井伏鱒二の代表作を紹介。20世紀を代表する直木賞受賞作家の作品を読もう

2019.10.26

19世紀から20世紀は、今なお人気作家として名を馳せる文豪たちが数多く生まれた時期であり、日本文学が大きく発展した時期とも言えるかもしれません。この記事ではそんな20世紀の文豪の1人である井伏鱒二(いぶせますじ)の代表作品とその魅力をご紹介します。

井伏鱒二とは

井伏鱒二とは一体どのような作家だったのでしょうか。まずは森鴎外、芥川龍之介、谷崎潤一郎、安部公房とともに日本が誇る文豪となった井伏鱒二の素顔や交流関係をご紹介します。

20世紀を駆け抜けた文豪

井伏鱒二は20世紀の日本文学において多大な功績を残した文豪ですが、作家としてブレイクしたのは40代近くと遅咲きで苦労の人生を歩んだ人物でもあります。戦前戦後と激動の時代を生きながらも執筆活動を続け、数々の賞を受賞した井伏は、多くの弟子を取り、後進の作家たちの育成にも力を入れ、人格者としても知られる作家でした。

あの有名作家との交流

井伏鱒二と聞いて同じく20世紀の文豪である「太宰治」を連想する方も多いことでしょう。井伏は世の中に知れ渡る前の太宰に出会い、生涯の弟子として可愛がりました。名前が売れる度に堕落していく太宰を見て去った人が多い中、井伏鱒二は最後の最後まで太宰を気にかけていたと言われています。

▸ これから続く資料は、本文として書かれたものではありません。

[config.mk]
export PLATFORM = sky130hd
export DESIGN_NAME = operand2_sequencer_flat
export DESIGN_NICKNAME = d
export VERILOG_FILES = /design/src/rtl/operand2_sequencer_pkg.sv /design/src/rtl/operand2_sequencer_if.sv /design/src/rtl/operand2_sequencer_shifter.sv /design/src/rtl/operand2_sequencer.sv /design/src/flat_wrapper.sv
export SDC_FILE = /design/constraint.sdc
export NUM_CORES = 1
export LEC_CHECK = 0
export BUFFER_PORTS_ARGS = -buffer_cell sky130_fd_sc_hd__buf_4
export CORE_MARGIN = 1
export CORE_UTILIZATION = 40
export CTS_BUF_LIST = sky130_fd_sc_hd__clkbuf_2 sky130_fd_sc_hd__clkbuf_4 sky130_fd_sc_hd__clkbuf_8
export DETAILED_ROUTE_END_ITERATION = 12
export GPL_ROUTABILITY_DRIVEN = 0
export MAX_ROUTING_LAYER = met4
export PLACE_DENSITY = 0.6
export SKIP_LAST_GASP = 1
export SYNTH_ARGS = -nofsm -noshare
export SYNTH_HDL_FRONTEND = slang
export SYNTH_SLANG_ARGS = --single-unit
[constraint.sdc]
create_clock -name clk -period 1.8 [get_ports clk]
set_input_delay 0.36 -clock clk [delete_from_list [all_inputs] [get_ports clk]]
set_output_delay 0.36 -clock clk [all_outputs]
set_load 0.02 [all_outputs]
[src/rtl/operand2_sequencer_pkg.sv]
// Shared opcode constants, operand-2 select encodings and FSM state type.
// The SHIFT state only exists when OP2_SERIAL_SHIFT_EN is defined.
package op2_pkg;

    localparam logic [3:0] OP_REG_LAST = 4'h3;
    localparam logic [3:0] OP_IMM_LAST = 4'h7;
    localparam logic [3:0] OP_SLL      = 4'h8;
    localparam logic [3:0] OP_SRL      = 4'h9;

    typedef enum logic [1:0] {
        SEL_REG   = 2'b00,
        SEL_IMM   = 2'b01,
        SEL_SHAMT = 2'b10,
        SEL_NONE  = 2'b11
    } sel_e;

`ifdef OP2_SERIAL_SHIFT_EN
    typedef enum logic [1:0] {StIdle = 2'b00, StShift = 2'b01, StOut = 2'b10} state_e;
`else
    typedef enum logic [1:0] {StIdle = 2'b00, StOut = 2'b10} state_e;
`endif

    function automatic sel_e decode_sel(input logic [3:0] op);
        if (op <= OP_REG_LAST) begin
            return SEL_REG;
        end else if (op <= OP_IMM_LAST) begin
            return SEL_IMM;
        end else if ((op == OP_SLL) || (op == OP_SRL)) begin
            return SEL_SHAMT;
        end
        return SEL_NONE;
    endfunction

endpackage

[src/rtl/operand2_sequencer_if.sv]
// Issue-side and ALU-side signals of operand2_sequencer; slave is the sequencer,
// master is whoever issues instructions and consumes operands.
interface operand2_sequencer_if;

    logic        issue_valid;
    logic        issue_ready;
    logic [3:0]  opcode;
    logic [15:0] dout2;
    logic [15:0] ext_immed_addr;
    logic [2:0]  shift_amm;
    logic [1:0]  source2_select;
    logic [15:0] op2_data;
    logic [15:0] shift_result;
    logic        op2_valid;
    logic        op2_ready;
    logic        illegal_op;
    logic        busy;

    modport slave (
        input  issue_valid, opcode, dout2, ext_immed_addr, shift_amm, op2_ready,
        output issue_ready, source2_select, op2_data, shift_result, op2_valid, illegal_op, busy
    );

    modport master (
        output issue_valid, opcode, dout2, ext_immed_addr, shift_amm, op2_ready,
        input  issue_ready, source2_select, op2_data, shift_result, op2_valid, illegal_op, busy
    );

endinterface

[src/rtl/operand2_sequencer_shifter.sv]
// Serial one-bit-per-cycle shifter with a down-counter; used by operand2_sequencer
// only when OP2_SERIAL_SHIFT_EN is defined.
module op2_serial_shifter (
    input  logic        clk_i,
    input  logic        rst_ni,
    input  logic        load_i,
    input  logic        step_i,
    input  logic        dir_right_i,
    input  logic [15:0] data_i,
    input  logic [2:0]  amt_i,
    output logic [15:0] result_o,
    output logic        last_o
);

    logic [15:0] data_q, data_d;
    logic [2:0]  count_q, count_d;
    logic        right_q, right_d;

    always_comb begin
        data_d  = data_q;
        count_d = count_q;
        right_d = right_q;
        if (load_i) begin
            data_d  = data_i;
            count_d = amt_i;
            right_d = dir_right_i;
        end else if (step_i && (count_q != 3'd0)) begin
            data_d  = right_q ? (data_q >> 1) : (data_q << 1);
            count_d = count_q - 3'd1;
        end
    end

    always_ff @(posedge clk_i or negedge rst_ni) begin
        if (!rst_ni) begin
            data_q  <= 16'h0;
            count_q <= 3'd0;
            right_q <= 1'b0;
        end else begin
            data_q  <= data_d;
            count_q <= count_d;
            right_q <= right_d;
        end
    end

    // The step that takes the count from 1 to 0 is the final one.
    assign last_o   = (count_q == 3'd1);
    assign result_o = data_q;

endmodule

[src/rtl/operand2_sequencer.sv]
// Operand-2 sequencer: decodes an issued instruction into a registered operand and
// shift result. Define OP2_SERIAL_SHIFT_EN for serial (multi-cycle) shifts.
module operand2_sequencer
    import op2_pkg::*;
(
    input logic                 clk,
    input logic                 rst_n,
    operand2_sequencer_if.slave bus
);

    state_e      state_q, state_d;
    sel_e        sel_q, sel_d;
    logic [15:0] data_q, data_d;
    logic        illegal_q, illegal_d;

    sel_e        sel_dec;
    logic [15:0] data_dec;
    logic [15:0] shift_result;
    logic        issue_ready;
    logic        accept;
    logic        is_shift;
    logic        shift_right;

    assign sel_dec     = decode_sel(bus.opcode);
    assign is_shift    = (sel_dec == SEL_SHAMT);
    assign shift_right = (bus.opcode == OP_SRL);
    // OUT can hand over to a new instruction in the cycle its result is consumed.
    assign issue_ready = (state_q == StIdle) || ((state_q == StOut) && bus.op2_ready);
    assign accept      = bus.issue_valid && issue_ready;

    always_comb begin
        data_dec = 16'h0;
        case (sel_dec)
            SEL_REG:   data_dec = bus.dout2;
            SEL_IMM:   data_dec = bus.ext_immed_addr;
            SEL_SHAMT: data_dec = {13'b0, bus.shift_amm};
            default:   data_dec = 16'h0;
        endcase
    end

`ifdef OP2_SERIAL_SHIFT_EN
    logic        shift_last;
    logic        start_serial;
    logic [15:0] shift_src;

    assign start_serial = is_shift && (bus.shift_amm != 3'd0);
    assign shift_src    = is_shift ? bus.dout2 : 16'h0;

    op2_serial_shifter u_shifter (
        .clk_i       (clk),
        .rst_ni      (rst_n),
        .load_i      (accept),
        .step_i      (state_q == StShift),
        .dir_right_i (shift_right),
        .data_i      (shift_src),
        .amt_i       (bus.shift_amm),
        .result_o    (shift_result),
        .last_o      (shift_last)
    );
`else
    logic [15:0] sres_q, sres_d;

    always_comb begin
        sres_d = sres_q;
        if (accept) begin
            if (!is_shift) begin
                sres_d = 16'h0;
            end else if (shift_right) begin
                sres_d = bus.dout2 >> bus.shift_amm;
            end else begin
                sres_d = bus.dout2 << bus.shift_amm;
            end
        end
    end

    always_ff @(posedge clk or negedge rst_n) begin
        if (!rst_n) begin
            sres_q <= 16'h0;
        end else begin
            sres_q <= sres_d;
        end
    end

    assign shift_result = sres_q;
`endif

    always_comb begin
        state_d   = state_q;
        sel_d     = sel_q;
        data_d    = data_q;
        illegal_d = 1'b0;
        case (state_q)
`ifdef OP2_SERIAL_SHIFT_EN
            StShift: if (shift_last) state_d = StOut;
`endif
            StOut:   if (bus.op2_ready) state_d = StIdle;
            default: state_d = StIdle;
        endcase
        if (accept) begin
            sel_d  = sel_dec;
            data_d = data_dec;
            if (sel_dec == SEL_NONE) begin
                illegal_d = 1'b1;
                state_d   = StIdle;
            end
`ifdef OP2_SERIAL_SHIFT_EN
            else if (start_serial) begin
                state_d = StShift;
            end
`endif
            else begin
                state_d = StOut;
            end
        end
    end

    always_ff @(posedge clk or negedge rst_n) begin
        if (!rst_n) begin
            state_q   <= StIdle;
            sel_q     <= SEL_REG;
            data_q    <= 16'h0;
            illegal_q <= 1'b0;
        end else begin
            state_q   <= state_d;
            sel_q     <= sel_d;
            data_q    <= data_d;
            illegal_q <= illegal_d;
        end
    end

    assign bus.issue_ready    = issue_ready;
    assign bus.source2_select = sel_q;
    assign bus.op2_data       = data_q;
    assign bus.shift_result   = shift_result;
    assign bus.op2_valid      = (state_q == StOut);
    assign bus.illegal_op     = illegal_q;
    assign bus.busy           = (state_q != StIdle);

endmodule
[src/flat_wrapper.sv]
// flat-port wrapper written by rule: the top's interface ports become plain ports
module operand2_sequencer_flat import op2_pkg::*;
  (clk, rst_n, bus_issue_valid, bus_opcode, bus_dout2, bus_ext_immed_addr, bus_shift_amm, bus_op2_ready, bus_issue_ready, bus_source2_select, bus_op2_data, bus_shift_result, bus_op2_valid, bus_illegal_op, bus_busy);
  operand2_sequencer_if bus_i ();
  input logic clk;
  input logic rst_n;
  input wire logic [$bits(bus_i.issue_valid)-1:0] bus_issue_valid;
  input wire logic [$bits(bus_i.opcode)-1:0] bus_opcode;
  input wire logic [$bits(bus_i.dout2)-1:0] bus_dout2;
  input wire logic [$bits(bus_i.ext_immed_addr)-1:0] bus_ext_immed_addr;
  input wire logic [$bits(bus_i.shift_amm)-1:0] bus_shift_amm;
  input wire logic [$bits(bus_i.op2_ready)-1:0] bus_op2_ready;
  output wire logic [$bits(bus_i.issue_ready)-1:0] bus_issue_ready;
  output wire logic [$bits(bus_i.source2_select)-1:0] bus_source2_select;
  output wire logic [$bits(bus_i.op2_data)-1:0] bus_op2_data;
  output wire logic [$bits(bus_i.shift_result)-1:0] bus_shift_result;
  output wire logic [$bits(bus_i.op2_valid)-1:0] bus_op2_valid;
  output wire logic [$bits(bus_i.illegal_op)-1:0] bus_illegal_op;
  output wire logic [$bits(bus_i.busy)-1:0] bus_busy;
  assign bus_i.issue_valid = bus_issue_valid;
  assign bus_i.opcode = bus_opcode;
  assign bus_i.dout2 = bus_dout2;
  assign bus_i.ext_immed_addr = bus_ext_immed_addr;
  assign bus_i.shift_amm = bus_shift_amm;
  assign bus_i.op2_ready = bus_op2_ready;
  assign bus_issue_ready = bus_i.issue_ready;
  assign bus_source2_select = bus_i.source2_select;
  assign bus_op2_data = bus_i.op2_data;
  assign bus_shift_result = bus_i.shift_result;
  assign bus_op2_valid = bus_i.op2_valid;
  assign bus_illegal_op = bus_i.illegal_op;
  assign bus_busy = bus_i.busy;
  operand2_sequencer u_core (.clk(clk), .rst_n(rst_n), .bus(bus_i));
endmodule
# Word-level counts from Yosys, hierarchy flattened
# Cells that the tools add are included.
# classes
muxes,16
shift,2
n_eq_ne,7
reduce_logical,7
magnitude_cmp,2
# op_table
cell,n
one-hot mux 16 bit (3 select lines),1
two-way mux 16 bit,2
two-way mux 2 bit,8
left shift 16 x 3 -> 16 bit,1
right shift 16 x 3 -> 16 bit,1
"equality test 4 bit, second input constant",2
"equality test 2 bit, second input constant",3
two-way mux 1 bit,5
"<= comparator 4 x 2 -> 1 bit, second input constant",1
"<= comparator 4 x 3 -> 1 bit, second input constant",1
logical NOT 2 bit,2
"inequality test 3 x 2 -> 1 bit, second input constant",1
"equality test 2 x 1 -> 1 bit, second input constant",1
logical AND 1 bit,2
logical OR 1 bit,2
nonzero test 2 bit,1
# totals
output_inout_bits,38
elab_cells,39
reg_bits,37
inputBits,43

# Depth between registers and ports, before layout
# depth
word_depth,9
mapped_depth,7
mapped_depth_nobuf,4

# Worst setup path before layout
# OpenSTA, ideal clock, no wires.
# synth_path
path_type,register to register
from,reg u_core.state_q[1]
to,"reg u_core.sres_q[12], in the netlist u_core.bus.shift_result[12]"
setup_slack_ns,0.137
setup_time_ns,0.126
n_path_buf,1
arrival_ns,1.537
period_less_slack_ns,1.663
path_stages_with_launch,6
required_ns,1.674
path_cell_list,dfrtp_1 > nand2b_1 > nand3_1 > clkbuf_1 > nor3_1 > a221o_1
# synth_between
elab_chain_len,4
word_cells_on_any_way,5
cone_classes,eq/ne (1); reduce/logical (4)
# synth_rtl
item,line,source
from (decl),operand2_sequencer.sv:11,"state_e state_q, state_d;"
from (signal assigned),operand2_sequencer.sv:119,state_q <= StIdle;
from (signal assigned),operand2_sequencer.sv:124,state_q <= state_d;
equality test 2 bit,operand2_sequencer.sv:28,assign issue_ready = (state_q == StIdle) || ((state_q == StOut) && bus.op2_ready);
logical AND 1 bit,operand2_sequencer.sv:28,
logical OR 1 bit (*),operand2_sequencer.sv:28,
named net bus_issue_ready,flat_wrapper.sv:13,output wire logic [$bits(bus_i.issue_ready)-1:0] bus_issue_ready;
logical AND 1 bit (*),operand2_sequencer.sv:29,assign accept = bus.issue_valid && issue_ready;
to (signal assigned),operand2_sequencer.sv:80,sres_q <= sres_d;
to (decl),operand2_sequencer.sv:61,"logic [15:0] sres_q, sres_d;"
# The timed path passes the listed nets; every way through them passes the cells marked *.
# A chain may end at the register's enable or synchronous reset.

# Worst setup path after layout
# layout_path
from,reg u_core.state_q[1]
to,"reg u_core.sres_q[0], in the netlist u_core.bus.shift_result[0]"
# layout_between
elab_chain_len,4
word_cells_on_any_way,5
cone_classes,eq/ne (1); reduce/logical (4)
# layout_rtl
item,line
equality test 2 bit,operand2_sequencer.sv:28
logical AND 1 bit,operand2_sequencer.sv:28
logical OR 1 bit (*),operand2_sequencer.sv:28
logical AND 1 bit (*),operand2_sequencer.sv:29
# Mark *: on every way between the ends. The rest lies on a longest branch, timed or not.

==> impl_summary.md <==
Global routing
Global routing consumed, on the met1 layer, 34.1% of the routing resources. The met3 track utilization from global routing is 3.62%. The number of global-route vias before repair is between 2000 and 3000.

The total routing usage reported by global routing is roughly 25%. The met2 track demand over resource in global routing is between 30% and 40%. Global routing finished with a remaining overflow of 0. The initial antenna violation count is 0. Entering global routing, the biggest net connects 37 pins. The global-route wire length before repair is 13900 µm. The layer flagged by global routing as most heavily used is met2.

Synthesis
Among all flip-flop cells after synthesis, the most frequent one is sky130_fd_sc_hd__dfrtp_1. The average instance area after synthesis is 10.5 µm². Ranked by instance count, the synthesized netlist is headed by sky130_fd_sc_hd__mux2i_1, sky130_fd_sc_hd__dfrtp_1, sky130_fd_sc_hd__nand2_1. The sequential fraction of the synthesis area is roughly a third. By area the synthesized netlist is led by sky130_fd_sc_hd__dfrtp_1, sky130_fd_sc_hd__mux2i_1, sky130_fd_sc_hd__mux4_2, sky130_fd_sc_hd__mux4_1, sky130_fd_sc_hd__nand2_1. The share of flip-flops with an asynchronous set or reset is 100%.

The register bit total from synthesis is 36. After technology mapping, the gate count stands at roughly 270. Yosys printed 0 warnings. When the netlist entered floorplanning its net count stood at roughly 320. The fraction of synthesized cell area taken by the top area cell type is 31.4%. The number of distinct library cells after synthesis is 48. Yosys mapped a number of flops with a built-in enable equal to 0.

The synthesized netlist occupies a cell area of between 0.002 and 0.003 mm². The cell taking the most area after synthesis is sky130_fd_sc_hd__dfrtp_1. The library cell with the highest instance count after synthesis is sky130_fd_sc_hd__mux2i_1.

Power
In this run the power density over the cells is 663 mW/mm². The total leakage power is 1.77 nW. The largest vdd supply drop is 345 µV.

The total power draw is about 2.5 mW.

Critical path
The depth of the most critical reg-to-reg path is 5. Along the worst path, the maximum fanout reaches 7. The setup slack on the worst flop-to-flop path is 0.19 ns. On the worst path, the slowest cell contributes a delay of 0.40 ns. The reg-to-reg startpoint is u_core.state_q[1].

The worst setup path is captured at a flop. The critical path start-end classification is reg2reg. At the worst endpoint, the arrival time is 1.84 ns. In this run the critical register-to-register path is captured at u_core.bus.shift_result[0]. The worst setup path is launched from a flop. The required arrival time at the worst endpoint is 2.03 ns. The slowest cell on the critical path is sky130_fd_sc_hd__dfrtp_1. The signal on the critical path passes through nand2b_1 -> nand3_1 -> buf_4 -> a2111oi_1 -> a211o_1.

Clock tree
Hold repair after CTS inserted 0 buffers. TritonCTS built the clock tree. The clock buffer count from CTS is 5. The H-tree was split into 2 levels.

Clock-pin slew was measured on the worst setup and hold paths at 0.07 ns. The library cell used as clock root buffer is sky130_fd_sc_hd__clkbuf_8. The clock passes through at most 2 buffers. The clock reaches the later pin of the worst-skew pair after 0.29 ns. The number of gates resized after CTS was 0. The total number of clock tree sinks is 36.

The buffer count from post-CTS setup fixing is 0.

Routing
For this run, design rule violations remaining after detail routing come to 0. After detailed routing, the total wire length is 8560 µm. The count of nets left with antenna violations once routing finished came out at 0. After detailed routing, the average wire length per cell comes to 18.9 µm. The number of design-rule violations left by the first detailed-router iteration is 222. The total vias in the final route is 2676.

The via count normalized by instance count is 5.92. The number of detailed-route iterations in the first pass is 5.

Timing
Setup repair after global routing left no endpoint under its margin. Timing would allow up to 623 MHz. At the pin with the least slew margin, the transition time is roughly 0.47 ns. The clock skew after layout is 0.00252 ns.

Dividing the final minimum period by the clock period gives 89.2%. Setup violations remaining at the end of the flow were counted as 0. The number of hold-slack violations in the final timing report came to 0. The post-route worst hold slack is 0.0238 ns.

The worst pin sits at a relative slew slack of 68.4%. The final count of pins violating max slew was 0. The worst path in the final design needs a cycle of 1.61 ns, including I/O delays and setup.

Job
Max-cap violations in this run came to 0.

Floorplan
The overall die area is 0.00751 mm². The number of placement rows is 30. During I/O placement, the number of pins put on the boundary was 81. The horizontal extent of the die is 86.7 µm. The die is 86.7 µm tall. The initial cell density of the core is 41.7%. The standard cell core area is 0.00687 mm².

Layout
The ratio of cells with drive above 1 in the final layout is 38.6%. The net count of the finished layout is 397. The synthesis-to-layout area growth is 30.0%.

Run status
The flow ran to the end, and the final reports show no timing, DRC or antenna violations.

Placed design
Input and output buffers added on the ports amount to 80. The half-perimeter wire length after placement is 6550 µm.

Hold path
The type of the worst min-delay path is in2async.
[flip-flops by register name (all words and copies together) (netlist names)]
| name | flops |
|---|---|
| u_core.bus.source2_select | 2 |
| u_core.bus.shift_result | 16 |
| u_core.bus.illegal_op | 1 |
| u_core.state_q | 1 |
| u_core.bus.op2_data | 16 |
[layout make-up]
cell class	instances	area [µm²]
sequential	36	901
inverter	3	11.3
clock inverter	2	35.0
tap	96	120
fill	646	3140
clock buffer	6	76.3
multi-input combinational	206	1780
timing repair buffer	102	803
antenna	1	2.50
[how the worst max path moves through the flow]
stage	endpoint	from	cells past startpoint	slack, ns
detailed placement	u_core.bus.shift_result[7]	bus_shift_amm[0]	6	-0.01
floorplan	u_core.bus.shift_result[12]	u_core.state_q[1]	5	0.14
CTS	u_core.bus.shift_result[0]	u_core.state_q[1]	5	0.18
finish	u_core.bus.shift_result[0]	u_core.state_q[1]	5	0.19
global route	u_core.bus.shift_result[0]	u_core.state_q[1]	5	0.04
global placement	u_core.bus.shift_result[7]	bus_shift_amm[0]	6	-0.03
[critical path, delay by kind of cell, from the launching register on]
family / cells / cell delay [ns]
buffers and inverters: 1 / 0.23
AND/OR/NAND/NOR: 2 / 0.40
AO/OA/AOI/OAI: 2 / 0.51
flip-flops: 1 / 0.40
[routing by layer]
layer  vias to the layer above  share of wire (%)
li1                       1225                  -
met1                      1319                 45
met2                       114                 48
met3                        18                4.8
met4                         0                2.1
met5                         -                  0
[stage by stage]
stage | instances | utilization, % | TNS (ns) | setup WS [ns] | area (µm²)
global placement | 443 | 52.6 | -0.0317 | -0.0317 | 3610
CTS | 451 | 54.2 | 0 | 0.181 | 3730
detailed placement | 443 | 52.6 | -0.0133 | -0.0133 | 3610
floorplan | 272 | - | 0 | 0.137 | 2870
finish | 452 | 54.3 | 0 | 0.195 | 3730
global route | 451 | 54.2 | 0 | 0.0414 | 3730
[power breakdown]
group / switching, mW / total [mW] / leakage [nW] / internal, mW
combinational: 0.442 / 0.826 / 1.23 / 0.383
clock: 0.305 / 0.731 / 0.0586 / 0.426
sequential: 0.0387 / 0.916 / 0.477 / 0.877
total: 0.786 / 2.47 / 1.77 / 1.69
[cells by family after synthesis]
group	share of synthesized area [%]
mux	33.7
flops	31.4
simple gates	12.2
buf+inv	6.54
compound gates	16.1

ちなみに太宰治最後の妻である津島美知子を紹介したのも井伏鱒二であり、結婚式も井伏の自宅で行われました。井伏鱒二と太宰治の関係性が伺い知れますよね。

井伏鱒二の代表作

井伏鱒二はどのような作風の作家なのでしょうか。井伏鱒二の代表作を通してご紹介します。

井伏鱒二代表作「山椒魚(さんしょううお)」

山椒魚は井伏鱒二が初期に発表した作品です。国語の教科書にも採用されるほど大々的なヒットを記録した作品でもあります。自分の巣の中で大きく成長し、そのまま出られなくなった山椒魚が外の世界を眺めつつ悲観にくれる姿を描いています。

井伏鱒二代表作「ジョン万次郎漂流記」

ジョン万次郎漂流記は、井伏鱒二がその名を世間に知らしめるきっかけとなった作品です。本作は「直木賞」を受賞したことでも知られています。江戸時代に遭難した土佐漁師が、アメリカに渡った後、幕末における開国交渉で活躍した実在の人物の姿を伝記的に描いています。

物議を醸した代表作

井伏鱒二は、社会問題を題材とした作品も執筆しており、その中で社会的に物議を醸した作品もありました。

井伏鱒二代表作「黒い雨」

黒い雨は井伏鱒二の後期作品です。被爆した被害者の不自由な日常生活を描いた作品ですが、実際に戦時中に広島で被爆した親族の日記を元にしていたことから「本作はその日記を写しただけではないか?」といういわれのない指摘を受けてしまいます。後年その指摘が誤りであったことが認められていますが、それほど注目度が高かったとも言えます。この作品は過去地上波でも映像化されています。

井伏の筆跡に何を見る?

井伏鱒二は20世紀を代表する作家です。数多くの文豪を弟子にとり、その中には太宰治も含まれていました。彼の残した筆跡はいずれも現代文学の基礎となった偉大なものばかりです。井伏にしか描けなかった活字の園へと足を踏み入れてみてはいかがでしょうか?